> Task to carry out
Below is a block of entries; repeat exactly the lines starting at the line that contains "floorplan | 1852 | 2425 | - | 11570 | 0.3295" and ending at the line that contains "256 | 11.51 |", both included.

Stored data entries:
####
==> src/rtl/clk_div_bank.sv <==
// clk_div_bank: bank of NCH independent programmable clock dividers.
//
// Each channel divides clk by 2*max(H,1) and produces a 50% duty clk_out.
// A new half-period is captured with div_load and held pending until the
// next clk_out rising toggle. If the channel is stopped, the pending value
// is applied on the following cycle instead. div_ack pulses in the cycle
// the new value becomes active.
//
// Parameters
//   NCH       number of channels (1..8)
//   CW        counter / half-period width
//   DEF_HALF  half-period loaded into every channel at reset
//
// Ports
//   clk       system clock, rising edge
//   reset     synchronous, active-high
//   en        [NCH]     per-channel run enable
//   div_half  [NCH*CW]  requested half-period, channel i at [i*CW +: CW]
//   div_load  [NCH]     one-cycle capture strobe for div_half
//   div_ack   [NCH]     one-cycle pulse when a new half-period takes effect
//   clk_out   [NCH]     registered divided clock
//   tick      [NCH]     one-cycle pulse with each clk_out rise
//
// Build option
//   CLK_DIV_BANK_TICK_EN  when defined, tick is generated; otherwise tick
//                         is tied to 0 and has no registers behind it.

module clk_div_chan #(
  parameter int unsigned CW       = 32,
  parameter int unsigned DEF_HALF = 1
) (
  input  logic          clk,
  input  logic          reset,
  input  logic          en,
  input  logic          load,
  input  logic [CW-1:0] half,
  output logic          ack,
  output logic          clk_out,
  output logic          tick
);
  localparam logic [CW-1:0] DEF_H = CW'(DEF_HALF);

  logic [CW-1:0] ha;    // active half-period
  logic [CW-1:0] hp;    // pending half-period
  logic          pf;    // pending flag
  logic [CW-1:0] cnt;
  logic [CW-1:0] last;  // terminal count, HA of 0 treated as 1
  logic          wrap;
  logic          rise;
  logic          apply;

  assign last  = (ha == '0) ? '0 : ha - 1'b1;
  assign wrap  = en && (cnt == last);
  assign rise  = wrap && !clk_out;
  // Running channels only switch on a rising boundary so a period is never
  // cut short or stretched; stopped channels switch right away.
  assign apply = pf && (en ? rise : 1'b1);

  always_ff @(posedge clk) begin
    if (reset) begin
      ha      <= DEF_H;
      hp      <= DEF_H;
      pf      <= 1'b0;
      cnt     <= '0;
      clk_out <= 1'b0;
      ack     <= 1'b0;
    end else begin
      if (!en) begin
        cnt     <= '0;
        clk_out <= 1'b0;
      end else if (wrap) begin
        cnt     <= '0;
        clk_out <= ~clk_out;
      end else begin
        cnt     <= cnt + 1'b1;
      end

      ack <= apply;
      if (apply) begin
        ha <= hp;
        pf <= 1'b0;
      end
      // A load on an apply boundary lands after the old HP was consumed,
      // so it simply becomes the next pending value.
      if (load) begin
        hp <= half;
        pf <= 1'b1;
      end
    end
  end

`ifdef CLK_DIV_BANK_TICK_EN
  logic tick_q;
  always_ff @(posedge clk) begin
    if (reset) tick_q <= 1'b0;
    else       tick_q <= rise;
  end
  assign tick = tick_q;
`else
  assign tick = 1'b0;
`endif

endmodule

module clk_div_bank #(
  parameter int unsigned NCH      = 2,
  parameter int unsigned CW       = 32,
  parameter int unsigned DEF_HALF = 1
) (
  input  logic              clk,
  input  logic              reset,
  input  logic [NCH-1:0]    en,
  input  logic [NCH*CW-1:0] div_half,
  input  logic [NCH-1:0]    div_load,
  output logic [NCH-1:0]    div_ack,
  output logic [NCH-1:0]    clk_out,
  output logic [NCH-1:0]    tick
);

  for (genvar i = 0; i < NCH; i++) begin : g_ch
    clk_div_chan #(
      .CW       (CW),
      .DEF_HALF (DEF_HALF)
    ) u_ch (
      .clk     (clk),
      .reset   (reset),
      .en      (en[i]),
      .load    (div_load[i]),
      .half    (div_half[i*CW +: CW]),
      .ack     (div_ack[i]),
      .clk_out (clk_out[i]),
      .tick    (tick[i])
    );
  end

endmodule

==> config.mk <==
export PLATFORM = sky130hd
export DESIGN_NAME = clk_div_bank
export DESIGN_NICKNAME = d
export VERILOG_FILES = /design/src/rtl/clk_div_bank.sv
export SDC_FILE = /design/constraint.sdc
export NUM_CORES = 1
export LEC_CHECK = 0
export BUFFER_PORTS_ARGS = -buffer_cell sky130_fd_sc_hd__buf_2
export CAP_MARGIN = 20
export CORE_ASPECT_RATIO = 0.8
export CORE_MARGIN = 3
export CORE_UTILIZATION = 42
export CTS_CLUSTER_DIAMETER = 120
export DETAILED_ROUTE_END_ITERATION = 16
export PLACE_DENSITY = 0.57
export SETUP_SLACK_MARGIN = 0.5
export SYNTH_ARGS = -nofsm -noshare
export SYNTH_HDL_FRONTEND = slang
export SYNTH_SLANG_ARGS = --single-unit
==> constraint.sdc <==
create_clock -name clk -period 9.3 [get_ports clk]
set_clock_uncertainty 0.1 [all_clocks]
set_input_delay 1.86 -clock clk [delete_from_list [all_inputs] [get_ports clk]]
set_output_delay 1.86 -clock clk [all_outputs]
set_load 0.1 [all_outputs]
==> results.md, run 1 <==
- Part of the cycle the worst path needs: 56.83%
- Fin cells: 1,724
- Fin nets: 1,429
- Critical path required time: 9.57 ns
- Maximum Capacitance Violations: 0
- Unrepaired setup endpoints after global routing: false
- Synth-to-Final Area Change: 8.523%
- H-tree depth: 4
- Start point of the critical path: g_ch[1].u_ch.ha[0]$_SDFFE_PP1P_
- Pre-antenna DRT Iters: 5
- Vias post-DR: 9,631
- Grt ovf: 0
- Share of cells above drive strength 1: 11.05%
- Clock buffer count from CTS: 17
- Hold_buf cts: 0
- Syn Inst Count: 1,346
- Slowest cell delay on critical path: 0.86 ns
- Worst setup SP type: flop
- DRT iter0 DRCs: 757
- Critical path endpoint: g_ch[1].u_ch.ha[11]$_SDFFE_PP0P_
- Clk sinks: 198
- Buffers on Ports: 73
- Layout fillers: 2,576
- R2R Setup Slk: 4.01 ns
- Slew @ Worst Pin: 1.102 ns
- Final setup viols: 0
- Max VDD drop: 124.9 µV
- Total track usage: 21.83%
- Hold Fails Final Rpt: 0
- Die Ht: 153.3 µm
- CTS root buf: clkbuf_16
- Ys Warns: 0
- Clk pin slew, worst setup/hold paths: 0.08 ns
- Mapped Area: 11,390 µm²
- Outcome: completed
- Share of async-settable or async-resettable flops after synthesis: 0%
- Core area: 26,460 µm²
- Multi-input combinational cell area: 6879 µm²
- DR WL/cell: 18.61 µm
- Overall die width: 190.1 µm
- Starting Density: 43.06%
- Cell chain of the critical path: inv_1 -> ha_1 -> nor3b_1 -> nand3_1 -> nor4_4 -> nand2_1 -> a32o_1 -> a211o_1 -> a2111oi_4 -> a32o_2 -> buf_4 -> mux2i_1
- CTS tree: built
- Post-synth EDFFs: 0
- Register Area: 3964 µm²
- Seq cells post-synth: 198
- Placed wire-length estimate: 23.48 mm
- Largest net degree at the start of global routing: 80
- PD cells: 161.0 nW/µm²
- Critical path endpoint category: flop
- Setup TNS: 0 ns
- Yosys cell types: 90
- R2r worst-path depth: 12
- Hold path cells: 2
- Dpl cells: 1,692
- Crit-path slowest cell: nor4_4
- Initial antenna violation count: 1
- Register area share after synthesis: 34.79%
- Highest clock rate: 0.1892 GHz
- WS Path Type: reg -> reg
- Leak Pwr: 0.004679 µW
- CP max FO: 24
- Hold crit path type: reg -> reg
- RePlAce Congestion: 0.9247
- Final Instance Area: 12,360 µm²
- Max_slew headroom: 26.53%
- Post-CTS setup buffers: 0
- Routed WL: 32.09 mm
- Num rows: 53
- Worst skew pair latency: 0.45 ns
- Antenna diodes: 0
- Global-route wire length before repair: 50.56 mm
- Synthesized area per cell: 8.464 µm²
- Vias per cell: 5.586
- Routed Antenna Nets: 0
- Dominant synthesized flop cell: dfxtp_1
- Detailed-route DRC error count: 0
- Clk buf depth: 2
- Ports: 76
- Final critical-path required period: 5.286 ns
- Critical path arrival: 5.56 ns
- CTS-repair resized insts: 0
- Vias in the first global route: 8,766
- Die Area: 29,150 µm²
- Reg2reg end: g_ch[1].u_ch.ha[11]$_SDFFE_PP0P_
- Dpl cell area: 11,780 µm²
- Pins Over Slew Limit: 0
- Reg2Reg Launch Point: g_ch[1].u_ch.ha[0]$_SDFFE_PP1P_
## kinds of logic after synthesis
logic type / after synthesis / share of synthesized area, %
buffers and inverters: 110 / 4.909
muxes: 139 / 12.22
and+or+nand+nor: 619 / 27.15
xor gates and xnor gates: 113 / 9.303
AOI/OAI and AO/OA: 162 / 11.15
other: 1 / 0.03292
adders and majority gates: 4 / 0.4393
DFF: 198 / 34.79
## sequential cells by signal, summed over array words and instances, names as in the netlist
name,cells
g_ch.u_ch.clk_out,2
g_ch.u_ch.ha,64
g_ch.u_ch.pf,2
g_ch.u_ch.ack,2
g_ch.u_ch.hp,64
g_ch.u_ch.cnt,64
## power by group
| part | switching [µW] | internal (µW) | total (µW) |
|---|---|---|---|
| Combinational | 215 | 127 | 342 |
| Clock | 363 | 377 | 740 |
| Sequential | 32.8 | 877 | 910 |
## worst min path at each step
stage	endpoint	start	slack [ns]
2_1_floorplan	g_ch[0].u_ch.ha[2]$_SDFFE_PP0P_	g_ch[0].u_ch.hp[2]$_SDFFE_PP0P_	0.34
3_3_place_gp	g_ch[0].u_ch.ha[16]$_SDFFE_PP0P_	g_ch[0].u_ch.hp[16]$_SDFFE_PP0P_	0.35
6_report	g_ch[0].u_ch.ha[13]$_SDFFE_PP0P_	g_ch[0].u_ch.hp[13]$_SDFFE_PP0P_	0.36
4_1_cts	g_ch[0].u_ch.ha[13]$_SDFFE_PP0P_	g_ch[0].u_ch.hp[13]$_SDFFE_PP0P_	0.37
5_1_grt	g_ch[0].u_ch.ha[16]$_SDFFE_PP0P_	g_ch[0].u_ch.hp[16]$_SDFFE_PP0P_	0.38
3_5_place_dp	g_ch[1].u_ch.ha[28]$_SDFFE_PP0P_	g_ch[1].u_ch.hp[28]$_SDFFE_PP0P_	0.36
## layer usage
| metal | vias to the layer above | wire, µm | GRT usage [%] |
|---|---|---|---|
| li1 | 4783 | - | - |
| met1 | 4538 | 17350 | 36.09 |
| met2 | 288 | 12270 | 28.01 |
| met3 | 20 | 2235 | 4.976 |
| met4 | 2 | 230 | 4.261 |
| met5 | - | 13 | 0 |
## stage by stage
stage	hold WS (ns)	power (µW)	util, %	setup WS, ns
floorplan	0.3373	1188	-	5.122
finish	0.3610	1991	46.73	4.014
CTS	0.3654	2001	46.67	4.135
global placement	0.3495	1263	44.47	4.340
detailed placement	0.3552	1264	44.53	4.155
global route	0.3805	2078	46.73	3.648
## layout make-up
cell class	count	area share [%]
tap	357	3.613
timing repair buffer	80	3.502
clock buffer	17	3.441
sequential	198	32.06
inverter	19	0.5971
multi-input combinational	1039	55.64
clock inverter	14	1.144
## placed cells by master (no fill, tap or decap), types with 7 or more instances in the layout
master       n
xor2_1      57
a21oi_1     22
nor4_1      24
a31oi_1      7
nor3_1      61
o21ai_0     28
buf_2       73
or3_1       14
or4_1       15
nand3_1     43
clkbuf_16   17
mux2i_1    138
inv_1       18
nor2b_1      8
and3_1      27
nor2_1     146
dfxtp_1    198
o31ai_1      9
o211ai_1    10
nand4_1     12
nor3b_1      7
nand2_1    197
xnor2_1     51
nand2b_1    11
## cell usage after synthesis (4+ instances only)
| master | instances | area [µm²] |
|---|---|---|
| inv_1 | 18 | 67.56 |
| a31oi_1 | 7 | 43.79 |
| o41ai_1 | 4 | 35.03 |
| buf_4 | 11 | 82.58 |
| o2111ai_1 | 4 | 35.03 |
| xnor3_1 | 4 | 90.09 |
| nor3b_1 | 7 | 52.55 |
| a21o_1 | 4 | 30.03 |
| or2_2 | 6 | 37.54 |
| nand2b_1 | 11 | 68.82 |
| a32oi_1 | 6 | 52.55 |
| dfxtp_1 | 198 | 3964 |
| nand4_1 | 12 | 75.07 |
| xor2_1 | 57 | 499.2 |
| o211ai_1 | 10 | 75.07 |
| or4_1 | 15 | 112.6 |
| buf_1 | 5 | 18.77 |
| o31ai_1 | 9 | 67.56 |
| or3_1 | 14 | 87.58 |
| nand3b_1 | 6 | 45.04 |
| a32o_1 | 4 | 40.04 |
| and3_1 | 27 | 168.9 |
| a211oi_1 | 4 | 30.03 |
| nand2_1 | 197 | 739.5 |
| a21oi_1 | 22 | 110.1 |
| clkbuf_1 | 55 | 206.5 |
| xnor2_1 | 51 | 446.7 |
| nand3_1 | 43 | 215.2 |
| o311ai_0 | 5 | 43.79 |
| o22ai_1 | 4 | 25.02 |
| ha_1 | 4 | 50.05 |
| a21boi_0 | 4 | 30.03 |
| nor4_1 | 24 | 150.1 |
| nand4b_1 | 6 | 52.55 |
| nor3_1 | 62 | 310.3 |
| and2_1 | 5 | 31.28 |
| nor2_1 | 146 | 548.0 |
| nor2b_1 | 8 | 50.05 |
| o21ai_0 | 28 | 140.1 |
| buf_6 | 8 | 90.09 |
| a211o_1 | 4 | 35.03 |
| mux2i_1 | 138 | 1381 |
| buf_2 | 8 | 40.04 |
## critical path: cells and delay by family, from the launching register on
kind / cells / cell delay, ns
AOI/OAI and AO/OA: 4 / 1.50
adders and majority gates: 1 / 0.25
buffers and inverters: 2 / 0.55
DFF: 1 / 0.37
muxes: 1 / 0.23
and+or+nand+nor: 4 / 2.18
(Power assumes the default switching activity.)
==> run 2, diff against run 1 <==
ABC_AREA = 1   (was not set)
PLACE_DENSITY = 0.59   (was 0.57)
clock period = 4.6 ns   (was 9.3 ns; I/O delays follow)
==> results.md, run 2 <==
- Vias per cell: 5.006 (-10%)
- Pre-antenna DRT Iters: 8 (+3)
- DR WL/cell: 14.02 µm (-25%)
- Final setup viols: 0 (unchanged)
- Routed WL: 31.50 mm (-1.9%)
- Overall die width: 191.5 µm (+0.73%)
- Seq cells post-synth: 198 (unchanged)
- RePlAce Congestion: 0.9210 (-0.40%)
- Setup slack after layout: 0.9386 ns (-3.076 ns)
- Multi-input combinational cell area: 6284 µm² (-8.7%)
- WS Path Type: reg -> reg
- Die Area: 29,580 µm² (+1.5%)
- Num rows: 53 (unchanged)
- Buffers on Ports: 73 (unchanged)
- Worst skew pair latency: 0.44 ns (about the same)
- Setup TNS: 0 ns (unchanged)
- Initial antenna violation count: 0 (-1)
- Placed wire-length estimate: 23.48 mm (about the same)
- Largest net degree at the start of global routing: 66 (-18%)
- CTS-repair resized insts: 0 (unchanged)
- CTS root buf: clkbuf_16
- Cell chain of the critical path: inv_2 -> ha_1 -> nand2_2 -> nor2_4 -> nand2_1 -> inv_2 -> nand2_2 -> nand3_1 -> xor2_1 -> nand3_1 -> nor2_1 -> nand4_2 -> nand2_4 -> nand3_1 -> nand2_1 -> nor2_1
- DP Worst Slack: 0.9888 ns (-3.166 ns)
- Clk pin slew, worst setup/hold paths: 0.08 ns (about the same)
- Clk buf depth: 2 (unchanged)
- Critical path endpoint category: flop
- Hold Fails Final Rpt: 0 (unchanged)
- Routed Antenna Nets: 0 (unchanged)
- Detailed-route DRC error count: 0 (unchanged)
- List of most frequent post-synthesis cells: nand2_1 (426), nor2_1 (306), inv_1 (221)
- Critical path arrival: 3.89 ns (-1.67 ns)
- Share of cells above drive strength 1: 7.937% (-3.1 points)
- CTS tree: built
- Ports: 76 (unchanged)
- Register area share after synthesis: 34.27% (-0.52 points)
- H-tree depth: 4 (unchanged)
- Share of async-settable or async-resettable flops after synthesis: 0% (unchanged)
- Register Area: 3966 µm² (about the same)
- Grt ovf: 0 (unchanged)
- Dominant synthesized flop cell: dfxtp_1
- Total track usage: 21.52% (-0.31 points)
- Max_slew headroom: 51.22% (+25 points)
- Highest clock rate: 0.2731 GHz (+44%)
- Mapped Area: 11,560 µm² (+1.5%)
- Post-synth EDFFs: 0 (unchanged)
- Outcome: completed
- Leak Pwr: 0.005459 µW (+17%)
- Post-CTS setup buffers: 0 (unchanged)
- Most frequent cell after synthesis: nand2_1
- Synth area leaders: dfxtp_1 (34%), nand2_1 (14%), nor2_1 (9.9%), nand3_1 (7.4%), inv_1 (7.2%)
- Commonest non-fill, non-tap cell in the layout: nand2_1
- Slew @ Worst Pin: 0.7291 ns (-0.3729 ns)
- Slowest cell delay on critical path: 0.53 ns (-0.33 ns)
- Biggest regs: g_ch.u_ch.cnt (64), g_ch.u_ch.ha (64), g_ch.u_ch.hp (64)
- Clock power share: 37.1% (about the same)
- Synth area leader: dfxtp_1
- Core area: 26,660 µm² (+0.75%)
- Combinational share of power: 17.4% (+0.2 points)
- Hold_buf cts: 0 (unchanged)
- Synthesized area per cell: 6.248 µm² (-26%)
- Part of the cycle the worst path needs: 79.60% (+23 points)
- Clk sinks: 198 (unchanged)
- Max VDD drop: 310.5 µV (+150%)
- Unrepaired setup endpoints after global routing: false
- Syn Inst Count: 1,851 (+38%)
- Yosys cell types: 42 (-53%)
- R2R Setup Slk: 0.94 ns (-3.08 ns)
- Vias in the first global route: 9,680 (+10%)
- Global-route wire length before repair: 51.74 mm (+2.3%)
- Hold crit path type: reg -> reg
- Final critical-path required period: 3.661 ns (-1.624 ns)
- Die Ht: 154.4 µm (+0.73%)
- Critical path required time: 4.83 ns (-4.74 ns)
- CP max FO: 64 (+170%)
- Sw Pwr: 1264 µW (+110%)
- Worst setup SP type: flop
- Most frequent CP cell: nand3_1
- Clock buffer count from CTS: 17 (unchanged)
- Cell-internal power: 2819 µW (+100%)
- Maximum Capacitance Violations: 0 (unchanged)
- Most frequent cells in the layout: nand2_1 (426), nor2_1 (306), inv_1 (220)
- Crit-path slowest cell: nand2_4
- Synth-to-Final Area Change: 8.979%
- DRT iter0 DRCs: 1,169 (+54%)
- Yosys top cell area share: 34.27% (-0.52 points)
- Starting Density: 43.38% (+0.33 points)
- Ys Warns: 0 (unchanged)
- Antenna diodes: 0 (unchanged)
- Reg power frac: 45.5% (-0.2 points)
- Net Sw Frac: 30.95% (+0.30 points)
- Layout fillers: 2,843 (+10%)
- Vias post-DR: 11,249 (+17%)
- Fin nets: 1,952 (+37%)
- Pins Over Slew Limit: 0 (unchanged)
- PD cells: 324.0 nW/µm² (+100%)
run 2: metrics by stage:
step | std cells | power, µW | util (%) | area (µm²) | hold slack (ns)
finish | 2247 | 4083 | 47.28 | 12600 | 0.3585
floorplan | 1852 | 2425 | - | 11570 | 0.3295
CTS | 2245 | 4106 | 47.13 | 12560 | 0.3606
global route | 2247 | 4289 | 47.28 | 12600 | 0.3710
global placement | 2214 | 2586 | 44.91 | 11970 | 0.3454
detailed placement | 2214 | 2590 | 44.91 | 11970 | 0.3507
run 2: per-layer routing:
layer	track usage (%)	share of wire [%]
met1	38.19	59
met5	0	0
met3	2.991	5.6
met2	25.72	35
met4	4.331	0.90
run 2: path summary, 6_finish.rpt:
path / startpoint / cells after the start / endpoint
hold reg to reg: g_ch[1].u_ch.hp[21]$_SDFFE_PP0P_ / 2 / g_ch[1].u_ch.hp[21]$_SDFFE_PP0P_
hold / removal: g_ch[1].u_ch.hp[21]$_SDFFE_PP0P_ / 2 / g_ch[1].u_ch.hp[21]$_SDFFE_PP0P_
setup reg to reg: g_ch[0].u_ch.ha[0]$_SDFFE_PP1P_ / 16 / g_ch[0].u_ch.ha[21]$_SDFFE_PP0P_
setup / recovery: g_ch[0].u_ch.ha[0]$_SDFFE_PP1P_ / 16 / g_ch[0].u_ch.ha[21]$_SDFFE_PP0P_
run 2: kinds of logic (layout without fill, tap and decap cells):
| logic type | Yosys count | count (layout) | share of synthesized area, % |
|---|---|---|---|
| AND/OR/NAND/NOR | 1048 | 1048 | 39.29 |
| flip-flops | 198 | 198 | 34.27 |
| AO/OA/AOI/OAI | 256 | 256 | 11.51 |
| other | 1 | 2 | 0.03243 |
| adder cells (fa/ha/maj) | 4 | 4 | 0.4328 |
| buffers and inverters | 304 | 342 | 11.42 |
| XOR/XNOR | 40 | 40 | 3.029 |
run 2: worst max-delay path, delay by kind of cell (launching register included):
| kind | cells | cell delay [ns] |
|---|---|---|
| simple gates | 12 | 2.48 |
| xor+xnor | 1 | 0.25 |
| fa+ha+maj | 1 | 0.23 |
| buf+inv | 2 | 0.14 |
| flops | 1 | 0.32 |
run 2: cell type report:
class	count	share of cell area (%)
Clock buffer	19	3.594
Sequential cell	198	31.47
Multi-Input combinational cell	1350	49.86
Timing Repair Buffer	81	3.574
Tap cell	357	3.544
Inverter	230	6.860
Clock inverter	12	1.102
run 2: power by group through the flow:
stage	clock (µW)	combinational, µW	sequential (µW)
3_3_place_gp	0	676	1910
3_5_place_dp	0	679	1910
5_1_grt	1610	815	1870
6_report	1520	710	1860
4_1_cts	1550	682	1870
2_1_floorplan	0	558	1870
####
> Solution to this task
floorplan | 1852 | 2425 | - | 11570 | 0.3295
CTS | 2245 | 4106 | 47.13 | 12560 | 0.3606
global route | 2247 | 4289 | 47.28 | 12600 | 0.3710
global placement | 2214 | 2586 | 44.91 | 11970 | 0.3454
detailed placement | 2214 | 2590 | 44.91 | 11970 | 0.3507
run 2: per-layer routing:
layer	track usage (%)	share of wire [%]
met1	38.19	59
met5	0	0
met3	2.991	5.6
met2	25.72	35
met4	4.331	0.90
run 2: path summary, 6_finish.rpt:
path / startpoint / cells after the start / endpoint
hold reg to reg: g_ch[1].u_ch.hp[21]$_SDFFE_PP0P_ / 2 / g_ch[1].u_ch.hp[21]$_SDFFE_PP0P_
hold / removal: g_ch[1].u_ch.hp[21]$_SDFFE_PP0P_ / 2 / g_ch[1].u_ch.hp[21]$_SDFFE_PP0P_
setup reg to reg: g_ch[0].u_ch.ha[0]$_SDFFE_PP1P_ / 16 / g_ch[0].u_ch.ha[21]$_SDFFE_PP0P_
setup / recovery: g_ch[0].u_ch.ha[0]$_SDFFE_PP1P_ / 16 / g_ch[0].u_ch.ha[21]$_SDFFE_PP0P_
run 2: kinds of logic (layout without fill, tap and decap cells):
| logic type | Yosys count | count (layout) | share of synthesized area, % |
|---|---|---|---|
| AND/OR/NAND/NOR | 1048 | 1048 | 39.29 |
| flip-flops | 198 | 198 | 34.27 |
| AO/OA/AOI/OAI | 256 | 256 | 11.51 |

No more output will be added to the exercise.